In an alternate universe, on an alternate earth, all smokers, and only smokers, get brain cancer. Everyone enjoys smoking, but many resist the temptation to smoke, in order to avoid getting cancer. For a long time, however, there was no known cause of the link between smoking and cancer.

Twenty years ago, autopsies revealed tiny black boxes implanted in the brains of dead persons, connected to their brains by means of intricate wiring. The source and function of the boxes and of the wiring, however, remains unknown. There is a dial on the outside of the boxes, pointing to one of two positions.

Scientists now know that these black boxes are universal: every human being has one. And in those humans who smoke and get cancer, in every case, the dial turns out to be pointing to the first position. Likewise, in those humans who do not smoke or get cancer, in every case, the dial turns out to be pointing to the second position.

It turns out that when the dial points to the first position, the black box releases dangerous chemicals into the brain which cause brain cancer.

Scientists first formed the reasonable hypothesis that smoking causes the dial to be set to the first position. Ten years ago, however, this hypothesis was definitively disproved. It is now known with certainty that the box is present, and the dial pointing to its position, well before a person ever makes a decision about smoking. Attempts to read the state of the dial during a person’s lifetime, however, result most unfortunately in an explosion of the equipment involved, and the gruesome death of the person.

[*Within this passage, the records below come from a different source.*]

<file path="src/hdl/spg_defs.svh">
`ifndef SPG_DEFS_SVH
`define SPG_DEFS_SVH

// special-function window of the direct address space
`define SPG_SFR_LO 8'h80
`define SPG_SFR_HI 8'hFF
// stack and control register addresses
`define SPG_ADDR_SELECT 8'hA7
`define SPG_ADDR_MIDDLE 8'h85
`define SPG_ADDR_BOTTOM 8'h86
`define SPG_ADDR_CONTROL 8'h8E
// implemented pages
`define SPG_PAGE_BASE 8'h00
`define SPG_PAGE_EXT 8'h0F
// page control lives on this page
`define SPG_PAGE_CONTROL 8'h0F
// reset values
`define SPG_RST_SELECT 8'h00
`define SPG_RST_MIDDLE 8'h00
`define SPG_RST_BOTTOM 8'h00
`define SPG_RST_CONTROL 8'h01
// value placed in the middle entry when the bottom holds nothing
`define SPG_EMPTY_PAGE 8'h00
// field positions
`define SPG_BIT_AUTO_EN 0
// low nibbles of bit-addressable registers
`define SPG_NIB_BIT0 4'h0
`define SPG_NIB_BIT8 4'h8

`endif

</file>
<file path="src/hdl/spg_pkg.sv">
package spg_pkg;
  // target of a decoded direct access
  typedef enum logic [2:0] {
    SPG_TGT_RAM,
    SPG_TGT_SELECT,
    SPG_TGT_MIDDLE,
    SPG_TGT_BOTTOM,
    SPG_TGT_CONTROL,
    SPG_TGT_PERIPH
  } spg_target_e;
  // stack action for one cycle
  typedef enum logic [1:0] {
    SPG_ACT_HOLD,
    SPG_ACT_PUSH,
    SPG_ACT_POP
  } spg_action_e;
  typedef logic [7:0] spg_byte_t;
endpackage

</file>
<file path="src/hdl/spg_stack_entry.sv">
`timescale 1ns/1ps
// one byte of the page stack: software write, or load on stack movement
module spg_stack_entry
  import spg_pkg::*;
#(
  parameter spg_byte_t RST_VAL = 8'h00
) (
  // clock and reset
  input wire logic sys_clk,
  input wire logic rst_n,
  // software write port
  input wire logic sw_we,
  input wire spg_byte_t sw_data,
  // hardware load port, wins over software
  input wire logic hw_load,
  input wire spg_byte_t hw_data,
  // stored value
  output spg_byte_t value_r
);
  // hardware stack movement wins over a same-cycle software write
  always_ff @(posedge sys_clk or negedge rst_n) begin
    if (!rst_n) begin
      value_r <= RST_VAL;
    end else if (hw_load) begin
      value_r <= hw_data;
    end else if (sw_we) begin
      value_r <= sw_data;
    end
  end
endmodule

</file>
<file path="src/hdl/spg_sfr_pager.sv">
`timescale 1ns/1ps
`include "spg_defs.svh"

////////////////////////////////////////////////////////////////////////////////
// Notes on behaviour
// - direct addresses 0x80-0xFF go to SFR space
// - low nibble 0 or 8 allows bit access
// - other addresses accept byte access only
// - eight-bit page number selects among 256 pages
// - paged registers exist on pages 0x00, 0x0F
// - entry pushes: middle to bottom, select to middle
// - return pops: middle to select, bottom to middle
// - empty bottom pops 0x00 into middle
// - each stack level has own read/write register
// - software writes never push or pop
// - pop restores software-written middle and bottom
// - push overwrites software-written bottom entry
// - auto paging loads interrupt page after push
// - auto enable is control bit 0, resets 1
// - cleared enable: no page switch, no push/pop
// - control bits 7:1 read zero, ignore writes
// - all-page registers ignore the page select
// - page select writable in any cycle without a push or pop, effective next access
// - page select at 0xA7, all pages
// - middle entry at 0x85, all pages
// - bottom entry at 0x86, all pages
module spg_sfr_pager
  import spg_pkg::*;
(
  // clock and reset
  input wire logic sys_clk,
  input wire logic rst_n,
  // direct access from the core
  input wire logic acc_direct,
  input wire logic acc_write,
  input wire logic acc_read,
  input wire logic acc_bit,
  input wire logic [7:0] acc_addr,
  input wire logic [2:0] acc_bit_pos,
  input wire logic [7:0] acc_wdata,
  // interrupt events from the core
  input wire logic int_entry,
  input wire logic interrupt_return,
  input wire logic [7:0] int_page,
  // read data and decode results
  output logic [7:0] acc_rdata_r,
  output logic sfr_sel_r,
  output logic ram_sel_r,
  output logic bit_ok_r,
  output logic bit_refused_r,
  output logic periph_sel_r,
  output logic [7:0] periph_page_r,
  output logic [7:0] periph_addr_r,
  output logic page_known_r,
  // stack view
  output logic [7:0] page_select_r,
  output logic [7:0] page_stack_middle_r,
  output logic [7:0] page_stack_bottom_r,
  output logic auto_page_enable_r
);

  ////////////////////////////////////////////////////////////////////////////
  // address decode

  // any direct access inside the window targets SFR space
  wire in_sfr = acc_direct && (acc_addr >= `SPG_SFR_LO);
  // bit access only where the low nibble is 0 or 8
  wire bit_addr = (acc_addr[3:0] == `SPG_NIB_BIT0) ||
                  (acc_addr[3:0] == `SPG_NIB_BIT8);
  // bit request on a byte-only address is dropped
  wire bit_bad = in_sfr && acc_bit && !bit_addr;
  wire op_ok = in_sfr && !bit_bad;
  // stack registers decode on every page
  wire hit_sel = (acc_addr == `SPG_ADDR_SELECT);
  wire hit_mid = (acc_addr == `SPG_ADDR_MIDDLE);
  wire hit_bot = (acc_addr == `SPG_ADDR_BOTTOM);
  // control register only on its own page
  wire hit_ctl = (acc_addr == `SPG_ADDR_CONTROL) &&
                 (page_select_r == `SPG_PAGE_CONTROL);
  wire hit_own = hit_sel || hit_mid || hit_bot || hit_ctl;
  // current page is one that holds paged registers
  wire page_impl = (page_select_r == `SPG_PAGE_BASE) ||
                   (page_select_r == `SPG_PAGE_EXT);

  // decoded target, drives the write enables
  spg_target_e target;
  assign target = !in_sfr ? SPG_TGT_RAM :
                  hit_sel ? SPG_TGT_SELECT :
                  hit_mid ? SPG_TGT_MIDDLE :
                  hit_bot ? SPG_TGT_BOTTOM :
                  hit_ctl ? SPG_TGT_CONTROL : SPG_TGT_PERIPH;

  ////////////////////////////////////////////////////////////////////////////
  // write data with bit merge

  // current byte of the addressed own register
  wire [7:0] own_val = hit_sel ? page_select_r :
                       hit_mid ? page_stack_middle_r :
                       hit_bot ? page_stack_bottom_r :
                       hit_ctl ? {7'h00, auto_page_enable_r} : 8'h00;
  // single bit write merges into the current value
  wire [7:0] bit_mask = 8'h01 << acc_bit_pos;
  wire [7:0] wr_byte = acc_bit ? ((own_val & ~bit_mask) |
                                  (acc_wdata[0] ? bit_mask : 8'h00))
                               : acc_wdata;
  wire wr_ok = acc_write && op_ok;
  wire we_sel = wr_ok && (target == SPG_TGT_SELECT);
  wire we_mid = wr_ok && (target == SPG_TGT_MIDDLE);
  wire we_bot = wr_ok && (target == SPG_TGT_BOTTOM);
  wire we_ctl = wr_ok && (target == SPG_TGT_CONTROL);

  ////////////////////////////////////////////////////////////////////////////
  // stack control

  // stack moves only on core events, gated by the enable; entry first
  spg_action_e action;
  assign action = !auto_page_enable_r ? SPG_ACT_HOLD :
                  int_entry ? SPG_ACT_PUSH :
                  interrupt_return ? SPG_ACT_POP : SPG_ACT_HOLD;
  wire do_push = (action == SPG_ACT_PUSH);
  wire do_pop = (action == SPG_ACT_POP);
  // bottom counts as empty once popped until a push or a software write refills it
  logic bot_full_r;
  logic bot_full_nxt;
  // a software write to the bottom in a pop cycle still leaves it full
  assign bot_full_nxt = do_push ? 1'b1 :
                        we_bot ? 1'b1 :
                        do_pop ? 1'b0 : bot_full_r;

  // new value for each entry on stack movement
  wire [7:0] sel_hw = do_push ? int_page : page_stack_middle_r;
  wire [7:0] mid_hw = do_push ? page_select_r :
                      (bot_full_r ? page_stack_bottom_r : `SPG_EMPTY_PAGE);
  wire [7:0] bot_hw = page_stack_middle_r;
  wire mv = do_push || do_pop;

  ////////////////////////////////////////////////////////////////////////////
  // stack entries

  // top of stack, the page select
  spg_stack_entry #(.RST_VAL(`SPG_RST_SELECT)) u_select (
    .sys_clk(sys_clk),
    .rst_n(rst_n),
    .sw_we(we_sel),
    .sw_data(wr_byte),
    .hw_load(mv),
    .hw_data(sel_hw),
    .value_r(page_select_r)
  );
  // middle entry
  spg_stack_entry #(.RST_VAL(`SPG_RST_MIDDLE)) u_middle (
    .sys_clk(sys_clk),
    .rst_n(rst_n),
    .sw_we(we_mid),
    .sw_data(wr_byte),
    .hw_load(mv),
    .hw_data(mid_hw),
    .value_r(page_stack_middle_r)
  );
  // bottom entry, loaded only on push
  spg_stack_entry #(.RST_VAL(`SPG_RST_BOTTOM)) u_bottom (
    .sys_clk(sys_clk),
    .rst_n(rst_n),
    .sw_we(we_bot),
    .sw_data(wr_byte),
    .hw_load(do_push),
    .hw_data(bot_hw),
    .value_r(page_stack_bottom_r)
  );

  // bottom occupancy flag
  always_ff @(posedge sys_clk or negedge rst_n) begin
    if (!rst_n) begin
      bot_full_r <= 1'b0;
    end else begin
      bot_full_r <= bot_full_nxt;
    end
  end

  // reset byte of the control register, only the enable bit is kept
  localparam logic [7:0] CTL_RST = `SPG_RST_CONTROL;

  // control register, only bit 0 stored
  always_ff @(posedge sys_clk or negedge rst_n) begin
    if (!rst_n) begin
      auto_page_enable_r <= CTL_RST[`SPG_BIT_AUTO_EN];
    end else if (we_ctl) begin
      auto_page_enable_r <= wr_byte[`SPG_BIT_AUTO_EN];
    end
  end

  ////////////////////////////////////////////////////////////////////////////
  // registered answers

  // read byte or bit of an own register, zero elsewhere
  wire [7:0] rd_val = acc_bit ? {7'h00, own_val[acc_bit_pos]} : own_val;

  // decode outputs registered one cycle after the request
  always_ff @(posedge sys_clk or negedge rst_n) begin
    if (!rst_n) begin
      acc_rdata_r <= 8'h00;
      sfr_sel_r <= 1'b0;
      ram_sel_r <= 1'b0;
      bit_ok_r <= 1'b0;
      bit_refused_r <= 1'b0;
      periph_sel_r <= 1'b0;
      periph_page_r <= 8'h00;
      periph_addr_r <= 8'h00;
      page_known_r <= 1'b0;
    end else begin
      acc_rdata_r <= (acc_read && op_ok) ? rd_val : 8'h00;
      sfr_sel_r <= in_sfr && (acc_read || acc_write);
      ram_sel_r <= acc_direct && !in_sfr && (acc_read || acc_write);
      bit_ok_r <= in_sfr && acc_bit && bit_addr;
      bit_refused_r <= bit_bad && (acc_read || acc_write);
      periph_sel_r <= op_ok && !hit_own && (acc_read || acc_write);
      periph_page_r <= page_select_r;
      periph_addr_r <= acc_addr;
      page_known_r <= page_impl;
    end
  end
endmodule

</file>
<file path="config.mk">
export PLATFORM = sky130hd
export DESIGN_NAME = spg_sfr_pager
export DESIGN_NICKNAME = d
export VERILOG_FILES = /design/src/hdl/spg_pkg.sv /design/src/hdl/spg_stack_entry.sv /design/src/hdl/spg_sfr_pager.sv
export VERILOG_INCLUDE_DIRS = /design/src /design/src/hdl
export SDC_FILE = /design/constraint.sdc
export NUM_CORES = 1
export LEC_CHECK = 0
export ABC_AREA = 1
export BUFFER_PORTS_ARGS = -buffer_cell sky130_fd_sc_hd__buf_2
export CORE_MARGIN = 2
export CORE_UTILIZATION = 33
export CTS_CLUSTER_SIZE = 28
export DETAILED_ROUTE_END_ITERATION = 10
export GPL_TIMING_DRIVEN = 0
export SLEW_MARGIN = 20
export SYNTH_ARGS = -nofsm -noshare
export SYNTH_HDL_FRONTEND = slang
export SYNTH_SLANG_ARGS = --single-unit
export TNS_END_PERCENT = 100
</file>
<file path="constraint.sdc">
create_clock -name sys_clk -period 2.1 [get_ports sys_clk]
set_input_delay 0.42 -clock sys_clk [delete_from_list [all_inputs] [get_ports sys_clk]]
set_output_delay 0.42 -clock sys_clk [all_outputs]
set_load 0.01 [all_outputs]
</file>
==> impl_metrics.json <==
{
  "ctsHoldBuffers": 0,
  "syn_inst": 386,
  "cp_max_fo": 9,
  "yosysWarningCount": 0,
  "coreArea_mm2": 0.00876,
  "crit_slowest_cell": "dfrtp_1",
  "finalHoldViolCount": 0,
  "port_buffers": 88,
  "grt_pass1_wl_um": 14000,
  "ios": 90,
  "syn_avg_cell_area_um2": 7.79,
  "grt_max_degree": 57,
  "worst-setup-path-type": "reg -> reg",
  "p_int_mw": 1.44,
  "reg2reg_depth": 9,
  "crit_required_ps": 2340,
  "slew_violations": 0,
  "viasPerCell": 4.87,
  "num-nets-final": 516,
  "r2r_start": "u_select.value_r[4]$_DFFE_PN0P_",
  "p_leak_nw": 2.03,
  "max_cap_violations": 0,
  "outcome": "completed",
  "synth_seq_area_share": 0.466,
  "wire_per_inst_um": 14.4,
  "finalSetupTns_ps": 0,
  "row_count": 34,
  "final_common_cell": "nand2_1",
  "syn_area_mm2": 0.00301,
  "cts_root_buffer": "clkbuf_8",
  "dieArea_mm2": 0.00989,
  "gp_congestion": 0.883,
  "clock-sinks": 56,
  "p_comb_frac": 0.110,
  "cts.path.max_buffers": 2,
  "rrSetupSlack_ps": 270,
  "path_cells": "inv_1 > nand4_1 > nor2_1 > nand2_1 > nand2_4 > a31oi_4 > inv_2 > nor2_1 > a21oi_1",
  "fin_skew_ps": 14.3,
  "wl_um": 8470,
  "rsz0062_at_grt": "false",
  "end_kind": "register",
  "first_global_vias": 2818,
  "p_sw_frac": 0.257,
  "p_seq_frac": 0.573,
  "setup_viol": 0,
  "period_minus_slack_ps": 1830,
  "crit_path_start_kind": "register",
  "critPathMaxStageDelay_ps": 460,
  "power.switching_mw": 0.500,
  "p_per_area_mw_per_mm2": 529,
  "antenna_found_initial": 0,
  "tightest_slew_ps": 706,
  "cts_made_buffers": 5,
  "grt.total_usage": 0.178,
  "layout-drive-gt1-share": 0.257,
  "areaGrowthSynthToFinish_pct": 22.2,
  "r2r_end": "u_middle.value_r[0]$_DFFE_PN0P_",
  "ys_types": 31,
  "dieHeight_um": 99.5,
  "fin_util": 0.419,
  "drc_errors": 0,
  "htreeDepth": 2,
  "hold_class": "in -> async",
  "num_vias": 2872,
  "diodes": 0,
  "die_w_um": 99.5,
  "grt_overflow": 0,
  "crit_arrival_ps": 2070,
  "maxSlewHeadroom": 0.529,
  "irDropWorstVdd_v": 0.000265,
  "critPathMostFrequentCell": "nor2_1",
  "cts_setup_buffers": 0,
  "ant_nets": 0,
  "insertion_delay_ps": 310,
  "cts_tree": "yes",
  "syn_nets": 421,
  "start_util": 0.343,
  "clockPowerShare": 0.317,
  "path_clk_slew_ps": 100,
  "ys_ff_latch": 56,
  "layout_common_cells": "nand2_1, buf_2, dfrtp_1, inv_1, nor2_1",
  "ctsResizeCount": 0,
  "first_pass_iters": 4,
  "period_share": 0.872,
  "max_freq_mhz": 546,
  "drtIter0Drc": 159,
  "hpwlAfterDp_um": 6780
}
==> layer usage <==
layer	vias up	track usage	wire length, um
met3	8	0.0232	532
li1	1434	-	-
met1	1341	0.244	3820
met4	0	0.0611	138
met2	89	0.291	3980
met5	-	0	0
==> cells in the mapped netlist <==
cell type / instances / area, um2
nor2_2: 3 / 18.8
o21ai_2: 1 / 8.76
o21ai_0: 30 / 150
nor2_4: 3 / 33.8
dfstp_2: 1 / 26.3
clkbuf_2: 1 / 5.00
nand2_2: 3 / 18.8
nand2_4: 3 / 33.8
a21oi_4: 1 / 16.3
or2_2: 1 / 6.26
a21oi_1: 16 / 80.1
buf_6: 2 / 22.5
nand4_1: 12 / 75.1
o21ai_1: 1 / 5.00
dfrtp_1: 55 / 1380
nor2_8: 2 / 40.0
o211ai_2: 2 / 25.0
o211ai_1: 7 / 52.6
nor3_4: 1 / 16.3
a22oi_1: 7 / 52.6
clkbuf_1: 5 / 18.8
nand3_2: 1 / 10.0
nor3_1: 3 / 15.0
buf_2: 1 / 5.00
a31oi_4: 1 / 21.3
nand3_1: 28 / 140
nor2_1: 41 / 154
nand2_1: 98 / 368
inv_1: 52 / 195
inv_2: 3 / 11.3
o22ai_1: 1 / 6.26
==> logic make-up (layout without fill, tap and decap cells) <==
| family | count (synthesis) | in the layout | share of synthesized area |
|---|---|---|---|
| compound gates | 67 | 67 | 0.139 |
| buf+inv | 64 | 160 | 0.0857 |
| flops | 56 | 56 | 0.466 |
| simple gates | 199 | 199 | 0.309 |
==> registers in the layout, summed over array words and instances (netlist names) <==
register / count
acc_rdata_r: 8
auto_page_enable_r: 1
bit_ok_r: 1
bit_refused_r: 1
bot_full_r: 1
page_known_r: 1
periph_addr_r: 8
periph_page_r: 8
periph_sel_r: 1
ram_sel_r: 1
sfr_sel_r: 1
u_bottom.value_r: 8
u_middle.value_r: 8
u_select.value_r: 8
==> power by group through the flow <==
stage	clock (mW)	sequential [mW]	combinational [mW]
3_3_place_gp	0	1.13	0.212
5_1_grt	0.677	1.12	0.245
3_5_place_dp	0	1.13	0.216
2_1_floorplan	0	1.14	0.0942
4_1_cts	0.639	1.11	0.217
6_report	0.617	1.11	0.214
==> critical path: cells and delay by family, from the launching register on <==
kind / cells / cell delay, ps
simple gates: 5 / 740
compound gates: 2 / 270
flops: 1 / 460
buf+inv: 2 / 280
==> layout make-up <==
class / instances / area [um2]
Buffer: 9 / 51.3
Clock buffer: 8 / 90.1
Fill cell: 922 / 5090
Inverter: 55 / 206
Multi-Input combinational cell: 266 / 1350
Sequential cell: 56 / 1400
Tap cell: 108 / 135
Timing Repair Buffer: 88 / 443
==> worst max path at each step <==
stage	end	depth (start not counted)	start	slack (ps)
global route	u_middle.value_r[4]$_DFFE_PN0P_	9	u_select.value_r[6]$_DFFE_PN0P_	120
global placement	u_select.value_r[2]$_DFFE_PN0P_	10	acc_addr[3]	140
detailed placement	u_select.value_r[2]$_DFFE_PN0P_	10	acc_addr[3]	120
finish	u_middle.value_r[0]$_DFFE_PN0P_	9	u_select.value_r[4]$_DFFE_PN0P_	270
floorplan	u_select.value_r[7]$_DFFE_PN0P_	6	auto_page_enable_r$_DFFE_PN1P_	560
CTS	u_middle.value_r[0]$_DFFE_PN0P_	9	u_select.value_r[4]$_DFFE_PN0P_	250
==> stage by stage <==
stage                     power [mW]  hold slack [ps]  worst slack (ps)  instances  instance area, um2
after global placement          1.35              484               137        582                3580
after floorplan                 1.24              124               556        386                3010
after detailed placement        1.35              475               122        582                3590
after global routing            2.04              208               124        590                3680
final                           1.94              158               269        590                3680
after CTS                       1.97              177               251        590                3680
Power figures use the tool's default switching activity.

Some believe that the black box must be reading information from the brain, and predicting a person’s choice. “This is Newcomb’s Problem,” they say. These persons choose not to smoke, and they do not get cancer. Their dials turn out to be set to the second position.

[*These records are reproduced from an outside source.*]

**config.mk**
```make
export PLATFORM = sky130hd
export DESIGN_NAME = rsr_regs
export DESIGN_NICKNAME = d
export VERILOG_FILES = /design/src/logic/rsr_pkg.sv /design/src/logic/rsr_regs.sv
export VERILOG_INCLUDE_DIRS = /design/src /design/src/logic
export SDC_FILE = /design/constraint.sdc
export NUM_CORES = 1
export LEC_CHECK = 0
export BUFFER_PORTS_ARGS = -buffer_cell sky130_fd_sc_hd__buf_2
export CORE_MARGIN = 5
export CORE_UTILIZATION = 46
export DETAILED_ROUTE_END_ITERATION = 6
export PLACE_DENSITY = 0.75
export SYNTH_ARGS = -nofsm -noshare
export SYNTH_HDL_FRONTEND = slang
export SYNTH_SLANG_ARGS = --single-unit
```
**constraint.sdc**
```tcl
create_clock -name clk -period 1.3 [get_ports clk]
set_input_delay 0.195 -clock clk [delete_from_list [all_inputs] [get_ports clk]]
set_output_delay 0.195 -clock clk [all_outputs]
set_load 0.005 [all_outputs]
```
File: src/shared/spicsl_pkg.sv
// Purpose: Shared constants and types of the serial port control and status logic
// Assumes: 8-bit special function register space, 8051-style bit addressing
// Notes:   Every offset and field position of the block lives here, with the reset values of the register fields

package spicsl_pkg;

    // ****************************************************************
    // Register map
    // ****************************************************************
    localparam logic [7:0] SPICSL_CTRL_ADDR = 8'hF8;   // Control and status, bit-addressable
    localparam logic [7:0] SPICSL_DATA_ADDR = 8'hA3;   // Serial data register write port
    localparam logic [4:0] SPICSL_CTRL_BITBASE = 5'h1F; // Bit addresses 0xF8..0xFF

    // ****************************************************************
    // Field positions of the control and status register
    // ****************************************************************
    localparam int SPICSL_DONE_BIT = 7;
    localparam int SPICSL_COLL_BIT = 6;
    localparam int SPICSL_FAULT_BIT = 5;
    localparam int SPICSL_OVRN_BIT = 4;
    localparam int SPICSL_MODE_HI_BIT = 3;
    localparam int SPICSL_MODE_LO_BIT = 2;
    localparam int SPICSL_TXE_BIT = 1;
    localparam int SPICSL_EN_BIT = 0;
    localparam int SPICSL_NFLAGS = 4;

    // ****************************************************************
    // Reset values and codes
    // ****************************************************************
    localparam logic [3:0] SPICSL_FLAGS_RST = 4'h0;
    localparam logic [1:0] SPICSL_MODE_RST = 2'h1;
    localparam logic SPICSL_TXE_RST = 1'b1;
    localparam logic SPICSL_EN_RST = 1'b0;
    localparam logic [1:0] SPICSL_MODE_3WIRE = 2'h0;
    localparam logic [1:0] SPICSL_MODE_4WIRE_IN = 2'h1;
    localparam int SPICSL_BITS_PER_XFER = 8;
    localparam int SPICSL_SYNC_STAGES = 2;

    // ****************************************************************
    // Types
    // ****************************************************************
    // Status events, packed in register order (done in bit 3)
    typedef struct packed {
        logic done;
        logic collision;
        logic fault;
        logic overrun;
    } spicsl_evt_t;

    // Software access to the control register
    typedef struct packed {
        logic byte_wr;
        logic bit_wr;
        logic [2:0] bit_sel;
        logic [7:0] wdata;
    } spicsl_swr_t;

    typedef enum logic [1:0] {
        SPICSL_S_IDLE = 2'b01,
        SPICSL_S_SHIFT = 2'b10
    } spicsl_state_t;

endpackage : spicsl_pkg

Others believe that such a prediction ability is unlikely. The black box is writing information into the brain, they believe, and causing a person’s choice. “This is literally the Smoking Lesion,” they say.  Accepting Andy Egan’s conclusion that one should smoke in such cases, these persons choose to smoke, and they die of cancer. Their dials turn out to be set to the first position.

Still others, more perceptive, note that the argument about prediction or causality is utterly irrelevant for all practical purposes. “The ritual of cognition is irrelevant,” they say. “What matters is winning.” Like the first group, these choose not to smoke, and they do not get cancer. Their dials, naturally, turn out to be set to the second position.